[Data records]
File: src/meter_regs_pkg.sv
package meter_regs_pkg;
    // Register map and access widths
    localparam int        ADDR_W          = 12;
    localparam int        DATA_W          = 8;
    localparam logic [11:0] STATUS_OFFSET = 12'h000;
    localparam logic [11:0] MODE0_OFFSET  = 12'h001;
    localparam logic [11:0] VIRT_BASE     = 12'h800;
    localparam logic [11:0] FW_VER_OFFSET = 12'hC00;
    localparam logic [11:0] TEMP_OFFSET   = 12'hC01;

    // Global status field positions
    localparam int STAT_CRYSTAL_FAIL_BIT = 6;
    localparam int STAT_POR_BIT          = 5;
    localparam int STAT_WDT_BIT          = 4;
    localparam int STAT_PHASE_SEQ_BIT    = 2;
    localparam int STAT_PULSE_TWO_BIT    = 1;
    localparam int STAT_PULSE_ONE_BIT    = 0;

    // Operating mode zero field positions
    localparam int MODE_EXT_CLK_BIT      = 4;
    localparam int MODE_RESTART_BIT      = 3;
    localparam int MODE_DSP_DISABLE_BIT  = 2;
    localparam int MODE_LOW_POWER_BIT    = 1;

    // Reset values and writable masks
    localparam logic [7:0] STATUS_RESET  = 8'h00;
    localparam logic [7:0] MODE0_RESET   = 8'h00;
    localparam logic [7:0] MODE0_WR_MASK = 8'h1E;

    // Software restart sequencer states
    typedef enum logic [1:0] {
        RESTART_IDLE  = 2'b01,
        RESTART_PULSE = 2'b10
    } restart_state_t;
endpackage : meter_regs_pkg

File: src/metering_global_status_mode_regs.sv
`timescale 1ns/1ps
// How it works
// - Writes to the computed-result region are ignored; it is read-only.
// - Status bit 6 shows crystal failure, core running on ring oscillator.
// - Status bit 5 shows the last reset came from power-on detection.
// - Status bit 4 shows the last reset came from watchdog expiry.
// - Status bit 2 is 0 for A-B-C order, 1 for A-C-B.
// - Phase order only means something when all three voltages exist.
// - Status bit 1 is 1 when second pulse quantity is negative.
// - Status bit 0 is 1 when first pulse quantity is negative.
// - Mode bit 4 disables crystal and uses crystal pin as clock input.
// - Mode bit 3 restarts firmware from its reset vector.
// - Software restart leaves hardware peripherals and registers untouched.
// - The restart bit clears itself once the restart has been issued.
// - Mode bit 2 stops signal processing; supervisory work continues.
// - Mode bit 1 moves core clock to the nominal 1MHz ring oscillator.
module metering_global_status_mode_regs
    import meter_regs_pkg::*;
(
    input  wire logic              ref_clk_i,
    input  wire logic              reset_i,
    input  wire logic [ADDR_W-1:0] reg_addr_i,
    input  wire logic              reg_wr_i,
    input  wire logic [DATA_W-1:0] reg_wdata_i,
    input  wire logic              reg_rd_i,
    output logic      [DATA_W-1:0] reg_rdata_o,
    output logic                   reg_rvalid_o,
    input  wire logic              crystal_failed_i,
    input  wire logic              por_cause_i,
    input  wire logic              wdt_cause_i,
    input  wire logic              all_three_voltages_i,
    input  wire logic              phase_sequence_reversed_i,
    input  wire logic              pulse_out_one_reverse_i,
    input  wire logic              pulse_out_two_reverse_i,
    input  wire logic [DATA_W-1:0] firmware_version_value_i,
    input  wire logic [DATA_W-1:0] raw_die_temperature_i,
    output logic                   external_clock_select_o,
    output logic                   software_restart_o,
    output logic                   signal_processing_disable_o,
    output logic                   low_power_clock_select_o
);
    logic           released_q;
    logic [3:0]     live_q;
    logic [7:0]     mode_q;
    logic [7:0]     mode_d;
    restart_state_t state_q;
    restart_state_t state_d;
    logic           por_flag;
    logic           wdt_flag;
    logic [7:0]     status_word;
    logic [7:0]     read_mux;
    logic           wr_status;
    logic           wr_mode;
    logic           capture;

    // Address decode; anything at or above the virtual base is read-only
    // virtual region read-only
    assign wr_status = reg_wr_i && (reg_addr_i == STATUS_OFFSET);
    assign wr_mode   = reg_wr_i && (reg_addr_i == MODE0_OFFSET);
    // Reset cause straps are caught on the first edge after release
    assign capture   = !released_q;

    // Release marker, so the cause inputs never feed an async reset path
    always_ff @(posedge ref_clk_i or posedge reset_i) begin
        if (reset_i) begin
            released_q <= 1'b0;
        end else begin
            released_q <= 1'b1;
        end
    end

    sticky_flag u_por_flag (
        .ref_clk_i (ref_clk_i),
        .reset_i   (reset_i),
        .set_i     (capture && por_cause_i),
        .clear_i   (wr_status && !reg_wdata_i[STAT_POR_BIT]),
        .flag_o    (por_flag)
    );

    sticky_flag u_wdt_flag (
        .ref_clk_i (ref_clk_i),
        .reset_i   (reset_i),
        .set_i     (capture && wdt_cause_i),
        .clear_i   (wr_status && !reg_wdata_i[STAT_WDT_BIT]),
        .flag_o    (wdt_flag)
    );

    // Live status levels are registered once; they are not host-writable
    // crystal fail level
    always_ff @(posedge ref_clk_i or posedge reset_i) begin
        if (reset_i) begin
            live_q <= 4'h0;
        end else begin
            live_q <= {crystal_failed_i,
                       phase_sequence_reversed_i && all_three_voltages_i,
                       pulse_out_two_reverse_i,
                       pulse_out_one_reverse_i};
        end
    end

    // Status image; reserved bits 7 and 3 are held at zero
    // phase order bit
    always_comb begin
        status_word                        = STATUS_RESET;
        status_word[STAT_CRYSTAL_FAIL_BIT] = live_q[3];
        status_word[STAT_POR_BIT]          = por_flag;
        status_word[STAT_WDT_BIT]          = wdt_flag;
        status_word[STAT_PHASE_SEQ_BIT]    = live_q[2];
        status_word[STAT_PULSE_TWO_BIT]    = live_q[1];
        status_word[STAT_PULSE_ONE_BIT]    = live_q[0];
    end

    // Read selection; unmapped addresses read as zero
    assign read_mux =
        (reg_addr_i == STATUS_OFFSET) ? status_word :
        (reg_addr_i == MODE0_OFFSET)  ? mode_q :
        (reg_addr_i == FW_VER_OFFSET) ? firmware_version_value_i :
        (reg_addr_i == TEMP_OFFSET)   ? raw_die_temperature_i : 8'h00;

    // Mode next value; a fresh write of the restart bit beats the self-clear
    // reserved bits masked
    always_comb begin
        mode_d = mode_q;
        if (state_q == RESTART_PULSE) begin
            mode_d[MODE_RESTART_BIT] = 1'b0;
        end
        if (wr_mode) begin
            mode_d = reg_wdata_i & MODE0_WR_MASK;
        end
    end

    // Restart sequencer: one pulse per request, nothing else is reset
    // restart request pulse
    always_comb begin
        state_d = RESTART_IDLE;
        case (state_q)
            RESTART_IDLE: begin
                if (mode_q[MODE_RESTART_BIT]) begin
                    state_d = RESTART_PULSE;
                end
            end
            RESTART_PULSE: state_d = RESTART_IDLE;
            default:       state_d = RESTART_IDLE;
        endcase
    end

    always_ff @(posedge ref_clk_i or posedge reset_i) begin
        if (reset_i) begin
            mode_q  <= MODE0_RESET;
            state_q <= RESTART_IDLE;
        end else begin
            mode_q  <= mode_d;
            state_q <= state_d;
        end
    end

    // Outputs straight from flops, following the mode register
    // external clock select
    always_ff @(posedge ref_clk_i or posedge reset_i) begin
        if (reset_i) begin
            external_clock_select_o     <= 1'b0;
            signal_processing_disable_o <= 1'b0;
            low_power_clock_select_o    <= 1'b0;
            software_restart_o          <= 1'b0;
            reg_rdata_o                 <= 8'h00;
            reg_rvalid_o                <= 1'b0;
        end else begin
            external_clock_select_o     <= mode_d[MODE_EXT_CLK_BIT];
            signal_processing_disable_o <= mode_d[MODE_DSP_DISABLE_BIT];
            low_power_clock_select_o    <= mode_d[MODE_LOW_POWER_BIT];
            software_restart_o          <= (state_d == RESTART_PULSE);
            reg_rdata_o                 <= reg_rd_i ? read_mux : 8'h00;
            reg_rvalid_o                <= reg_rd_i;
        end
    end
endmodule : metering_global_status_mode_regs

▶ GOAL OF THE EXERCISE: Extract, please, the lines from the start of the entries above through the one with "localparam int STAT_WDT_BIT", both included, reproducing each exactly and adding nothing.

▶ RESULT FOR THIS EXERCISE:
File: src/meter_regs_pkg.sv
package meter_regs_pkg;
    // Register map and access widths
    localparam int        ADDR_W          = 12;
    localparam int        DATA_W          = 8;
    localparam logic [11:0] STATUS_OFFSET = 12'h000;
    localparam logic [11:0] MODE0_OFFSET  = 12'h001;
    localparam logic [11:0] VIRT_BASE     = 12'h800;
    localparam logic [11:0] FW_VER_OFFSET = 12'hC00;
    localparam logic [11:0] TEMP_OFFSET   = 12'hC01;

    // Global status field positions
    localparam int STAT_CRYSTAL_FAIL_BIT = 6;
    localparam int STAT_POR_BIT          = 5;
    localparam int STAT_WDT_BIT          = 4;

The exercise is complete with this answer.